Harris replaces former player-coach Jeremy Owens, who coached for one year, but who was with the team since 2009.
“I spent a year off the field and that was enough. I wanted to come back. I was ready to get back,” Harris said. “I was talking to [Long Island general manager] Mike Pfaff and I just threw my name out there and fortunately it happened. It came real fast, but I wouldn’t want to be anywhere else. … I’m really looking forward to it and I’m very excited and blessed.”
“I’ve heard great things [about him],” Blue Crabs infielder Zach Wilson said.
Harris takes over a Blue Crabs team that was 57-83 last season and finished 19 games back in the Atlantic League’s Freedom Division.
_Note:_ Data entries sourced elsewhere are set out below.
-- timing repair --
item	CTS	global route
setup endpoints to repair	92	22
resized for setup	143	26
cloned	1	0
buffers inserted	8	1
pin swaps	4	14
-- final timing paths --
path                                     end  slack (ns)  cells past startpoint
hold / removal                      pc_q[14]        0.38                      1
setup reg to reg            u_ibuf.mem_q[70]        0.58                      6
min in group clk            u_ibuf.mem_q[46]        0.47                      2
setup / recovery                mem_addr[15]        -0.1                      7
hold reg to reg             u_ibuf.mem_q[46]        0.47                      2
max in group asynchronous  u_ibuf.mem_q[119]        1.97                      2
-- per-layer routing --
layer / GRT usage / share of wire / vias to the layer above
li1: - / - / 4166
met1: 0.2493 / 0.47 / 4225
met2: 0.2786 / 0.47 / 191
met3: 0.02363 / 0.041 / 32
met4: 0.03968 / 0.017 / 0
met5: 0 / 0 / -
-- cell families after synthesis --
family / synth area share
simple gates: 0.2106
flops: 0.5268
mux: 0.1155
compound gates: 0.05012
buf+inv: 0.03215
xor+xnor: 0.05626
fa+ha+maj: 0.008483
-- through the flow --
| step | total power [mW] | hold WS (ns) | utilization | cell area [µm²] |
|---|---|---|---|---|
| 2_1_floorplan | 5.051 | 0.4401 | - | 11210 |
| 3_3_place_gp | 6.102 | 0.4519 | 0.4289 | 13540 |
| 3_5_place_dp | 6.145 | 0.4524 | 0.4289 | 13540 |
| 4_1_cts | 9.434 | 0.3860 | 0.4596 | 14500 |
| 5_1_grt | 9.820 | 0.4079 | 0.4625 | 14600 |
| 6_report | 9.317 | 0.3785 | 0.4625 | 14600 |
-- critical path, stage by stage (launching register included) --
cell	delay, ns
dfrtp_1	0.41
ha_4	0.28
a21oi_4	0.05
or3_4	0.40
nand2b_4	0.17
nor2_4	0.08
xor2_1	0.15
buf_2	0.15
[src/rtl/riscv_pkg.sv]
// rtl/riscv_pkg.sv - shared widths and operand-A select encoding for the decode/execute boundary
package riscv_pkg;

  localparam int XLEN_DEFAULT   = 32;
  localparam int REG_AW_DEFAULT = 5;

  typedef enum logic [1:0] {
    OPA_RS1  = 2'd0,
    OPA_PC   = 2'd1,
    OPA_ZERO = 2'd2
  } opa_sel_e;

endpackage

[src/rtl/alu_operand_stage_fwd_select.sv]
// rtl/alu_operand_stage_fwd_select.sv - priority forwarding matcher for one source register
module fwd_select #(
  parameter int XLEN    = 32,
  parameter int NUM_FWD = 2,
  parameter int REG_AW  = 5
) (
  input  logic [REG_AW-1:0]         addr_i,
  input  logic [XLEN-1:0]           rdata_i,
  input  logic [NUM_FWD-1:0]        fwd_valid_i,
  input  logic [NUM_FWD-1:0]        fwd_busy_i,
  input  logic [NUM_FWD*REG_AW-1:0] fwd_rd_i,
  input  logic [NUM_FWD*XLEN-1:0]   fwd_data_i,
  output logic [XLEN-1:0]           value_o,
  output logic                      hit_o,
  output logic                      busy_o
);

  // Walk from oldest to youngest so the youngest (lowest index) match lands last.
  always_comb begin
    value_o = rdata_i;
    hit_o   = 1'b0;
    busy_o  = 1'b0;
    for (int i = NUM_FWD - 1; i >= 0; i--) begin
      if (fwd_valid_i[i] && (addr_i != '0) &&
          (fwd_rd_i[i*REG_AW +: REG_AW] == addr_i)) begin
        value_o = fwd_data_i[i*XLEN +: XLEN];
        hit_o   = 1'b1;
        busy_o  = fwd_busy_i[i];
      end
    end
  end

endmodule

[src/rtl/alu_operand_stage.sv]
// rtl/alu_operand_stage.sv - operand select, forwarding and decode->execute pipeline register
module alu_operand_stage
  import riscv_pkg::*;
#(
  parameter int XLEN    = XLEN_DEFAULT,
  parameter int NUM_FWD = 2,
  parameter int REG_AW  = REG_AW_DEFAULT
) (
  input  logic                      clk,
  input  logic                      rst,
  input  logic                      in_valid,
  output logic                      in_ready,
  input  logic                      stall_i,
  input  logic                      flush_i,
  input  logic [REG_AW-1:0]         rs1_addr,
  input  logic [REG_AW-1:0]         rs2_addr,
  input  logic [XLEN-1:0]           rdata1,
  input  logic [XLEN-1:0]           rdata2,
  input  logic [XLEN-1:0]           pc,
  input  logic [XLEN-1:0]           sign_extended_imm,
  input  logic [1:0]                opa_sel,
  input  logic                      imm_en,
  input  logic [NUM_FWD-1:0]        fwd_valid,
  input  logic [NUM_FWD-1:0]        fwd_busy,
  input  logic [NUM_FWD*REG_AW-1:0] fwd_rd,
  input  logic [NUM_FWD*XLEN-1:0]   fwd_data,
  output logic                      out_valid,
  output logic [XLEN-1:0]           opr_a,
  output logic [XLEN-1:0]           opr_b,
  output logic [XLEN-1:0]           store_data,
  output logic                      fwd_hit_a,
  output logic                      fwd_hit_b
);

  logic [XLEN-1:0] rs1_val, rs2_val;
  logic            rs1_hit, rs2_hit, rs1_busy, rs2_busy;
  logic            use_rs1, hazard;

  fwd_select #(.XLEN(XLEN), .NUM_FWD(NUM_FWD), .REG_AW(REG_AW)) u_fwd_rs1 (
    .addr_i(rs1_addr), .rdata_i(rdata1),
    .fwd_valid_i(fwd_valid), .fwd_busy_i(fwd_busy),
    .fwd_rd_i(fwd_rd), .fwd_data_i(fwd_data),
    .value_o(rs1_val), .hit_o(rs1_hit), .busy_o(rs1_busy)
  );

  fwd_select #(.XLEN(XLEN), .NUM_FWD(NUM_FWD), .REG_AW(REG_AW)) u_fwd_rs2 (
    .addr_i(rs2_addr), .rdata_i(rdata2),
    .fwd_valid_i(fwd_valid), .fwd_busy_i(fwd_busy),
    .fwd_rd_i(fwd_rd), .fwd_data_i(fwd_data),
    .value_o(rs2_val), .hit_o(rs2_hit), .busy_o(rs2_busy)
  );

  // rs2 always matters: even with an immediate B it feeds store_data.
  assign use_rs1  = (opa_sel == OPA_RS1);
  assign hazard   = (use_rs1 && rs1_busy) || rs2_busy;
  assign in_ready = !rst && !stall_i && !hazard;

  logic [XLEN-1:0] opa_val;
  always_comb begin
    case (opa_sel)
      OPA_RS1: opa_val = rs1_val;
      OPA_PC:  opa_val = pc;
      default: opa_val = '0;
    endcase
  end

  logic            out_valid_d, out_valid_q;
  logic [XLEN-1:0] opr_a_d, opr_a_q, opr_b_d, opr_b_q, store_data_d, store_data_q;
  logic            hit_a_d, hit_a_q, hit_b_d, hit_b_q;

  always_comb begin
    out_valid_d  = out_valid_q;
    opr_a_d      = opr_a_q;
    opr_b_d      = opr_b_q;
    store_data_d = store_data_q;
    hit_a_d      = hit_a_q;
    hit_b_d      = hit_b_q;
    if (flush_i) begin
      out_valid_d = 1'b0;
    end else if (stall_i) begin
      out_valid_d = out_valid_q;
    end else if (hazard && in_valid) begin
      out_valid_d = 1'b0;
    end else begin
      out_valid_d  = in_valid;
      opr_a_d      = opa_val;
      opr_b_d      = imm_en ? sign_extended_imm : rs2_val;
      store_data_d = rs2_val;
      hit_a_d      = use_rs1 && rs1_hit;
      hit_b_d      = !imm_en && rs2_hit;
    end
  end

  always_ff @(posedge clk) begin
    if (rst) begin
      out_valid_q  <= 1'b0;
      opr_a_q      <= '0;
      opr_b_q      <= '0;
      store_data_q <= '0;
      hit_a_q      <= 1'b0;
      hit_b_q      <= 1'b0;
    end else begin
      out_valid_q  <= out_valid_d;
      opr_a_q      <= opr_a_d;
      opr_b_q      <= opr_b_d;
      store_data_q <= store_data_d;
      hit_a_q      <= hit_a_d;
      hit_b_q      <= hit_b_d;
    end
  end

  assign out_valid  = out_valid_q;
  assign opr_a      = opr_a_q;
  assign opr_b      = opr_b_q;
  assign store_data = store_data_q;
  assign fwd_hit_a  = hit_a_q;
  assign fwd_hit_b  = hit_b_q;

endmodule
### src/rtl/tree_acc_ctrl.sv
// Job sequencer/accumulator behind the 32-input tree adder: biases and sums
// NUM_PASS tree sums per job, then emits one saturated, optionally ReLU'd result.
module tree_acc_ctrl #(
    parameter int ACC_W  = 40,
    parameter int OUT_W  = 32,
    parameter int PASS_W = 8
) (
    input  logic              clk,
    input  logic              rst_n,
    input  logic              start_i,
    input  logic [PASS_W-1:0] num_pass_i,
    input  logic [31:0]       bias_i,
    input  logic              relu_en_i,
    output logic              busy_o,
    input  logic              in_valid_i,
    output logic              in_ready_o,
    input  logic [31:0]       tree_sum_i,
    output logic              out_valid_o,
    input  logic              out_ready_i,
    output logic [OUT_W-1:0]  out_data_o,
    output logic              out_sat_o,
    output logic              done_o
);

    typedef enum logic [1:0] {
        ST_IDLE  = 2'd0,
        ST_ACCUM = 2'd1,
        ST_OUT   = 2'd2
    } state_t;

    localparam logic signed [ACC_W-1:0] OUT_MAX =
        {{(ACC_W-OUT_W+1){1'b0}}, {(OUT_W-1){1'b1}}};
    localparam logic signed [ACC_W-1:0] OUT_MIN =
        {{(ACC_W-OUT_W+1){1'b1}}, {(OUT_W-1){1'b0}}};

    state_t                   state_q;
    logic signed [ACC_W-1:0]  acc_q;
    logic [PASS_W-1:0]        cnt_q;
    logic [PASS_W-1:0]        num_pass_q;
    logic                     relu_q;
    logic                     busy_q;
    logic                     in_ready_q;
    logic                     out_valid_q;
    logic [OUT_W-1:0]         out_data_q;
    logic                     out_sat_q;
    logic                     done_q;

    logic signed [ACC_W-1:0]  bias_ext;
    logic signed [ACC_W-1:0]  acc_d;
    logic signed [ACC_W-1:0]  f_in;
    logic                     f_relu;
    logic [OUT_W-1:0]         out_data_d;
    logic                     out_sat_d;
    logic                     beat;
    logic                     last_beat;

    assign bias_ext  = {{(ACC_W-32){bias_i[31]}}, bias_i};
    assign acc_d     = acc_q + {{(ACC_W-32){tree_sum_i[31]}}, tree_sum_i};
    assign beat      = in_valid_i & in_ready_q;
    assign last_beat = beat && (cnt_q == num_pass_q - PASS_W'(1));

    // A zero-length job finalises the bias directly from IDLE, so the result
    // path takes the live bias/relu inputs there and the latched copies otherwise.
    always_comb begin
        // NOTE: every always_comb output gets a default first so no path
        // leaves it unassigned and infers a latch.
        out_data_d = f_in[OUT_W-1:0];
        out_sat_d  = 1'b0;
        f_in       = (state_q == ST_IDLE) ? bias_ext : acc_d;
        f_relu     = (state_q == ST_IDLE) ? relu_en_i : relu_q;
        out_data_d = f_in[OUT_W-1:0];
        if (f_relu && f_in[ACC_W-1]) begin
            out_data_d = '0;
        end else if (f_in > OUT_MAX) begin
            out_data_d = OUT_MAX[OUT_W-1:0];
            out_sat_d  = 1'b1;
        end else if (f_in < OUT_MIN) begin
            out_data_d = OUT_MIN[OUT_W-1:0];
            out_sat_d  = 1'b1;
        end
    end

    // NOTE: all state below updates with non-blocking assignments so every
    // register sees the pre-edge value of every other register.
    always_ff @(posedge clk) begin
        if (!rst_n) begin
            state_q     <= ST_IDLE;
            acc_q       <= '0;
            cnt_q       <= '0;
            num_pass_q  <= '0;
            relu_q      <= 1'b0;
            busy_q      <= 1'b0;
            in_ready_q  <= 1'b0;
            out_valid_q <= 1'b0;
            out_data_q  <= '0;
            out_sat_q   <= 1'b0;
            done_q      <= 1'b0;
        end else begin
            done_q <= 1'b0;
            case (state_q)
                ST_IDLE: begin
                    if (start_i) begin
                        num_pass_q <= num_pass_i;
                        relu_q     <= relu_en_i;
                        acc_q      <= bias_ext;
                        cnt_q      <= '0;
                        busy_q     <= 1'b1;
                        if (num_pass_i != '0) begin
                            state_q    <= ST_ACCUM;
                            in_ready_q <= 1'b1;
                        end else begin
                            state_q     <= ST_OUT;
                            out_valid_q <= 1'b1;
                            out_data_q  <= out_data_d;
                            out_sat_q   <= out_sat_d;
                        end
                    end
                end
                ST_ACCUM: begin
                    if (beat) begin
                        acc_q <= acc_d;
                        cnt_q <= cnt_q + PASS_W'(1);
                        if (last_beat) begin
                            state_q     <= ST_OUT;
                            in_ready_q  <= 1'b0;
                            out_valid_q <= 1'b1;
                            out_data_q  <= out_data_d;
                            out_sat_q   <= out_sat_d;
                        end
                    end
                end
                ST_OUT: begin
                    if (out_ready_i) begin
                        state_q     <= ST_IDLE;
                        out_valid_q <= 1'b0;
                        busy_q      <= 1'b0;
                        done_q      <= 1'b1;
                    end
                end
                default: begin
                    state_q     <= ST_IDLE;
                    busy_q      <= 1'b0;
                    in_ready_q  <= 1'b0;
                    out_valid_q <= 1'b0;
                end
            endcase
        end
    end

    assign busy_o      = busy_q;
    assign in_ready_o  = in_ready_q;
    assign out_valid_o = out_valid_q;
    assign out_data_o  = out_data_q;
    assign out_sat_o   = out_sat_q;
    assign done_o      = done_q;

endmodule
“We brought back eight guys, and I think they’re quality guys,” Harris said. “And we want our own guys, too. I just think sometimes guys are here for a long time and they get stale, but so far so good.”
“Last year was definitely a little bump in the road, but it was one of those years,” Wilson said. “[We] just have to come back and rebuild and go from there.”
Harris said he wants several right-handed hitters to take advantage of the shorter 330-foot left-field fence.
“I think we’re athletic, [and] we have guys who can move around and run,” Harris said, “but it’s built on right-handed power with Wilson, [Mike] Blanke and [Patrick] Palmeiro and [Michael] Snyder, so hopefully we can have a good blend of each.”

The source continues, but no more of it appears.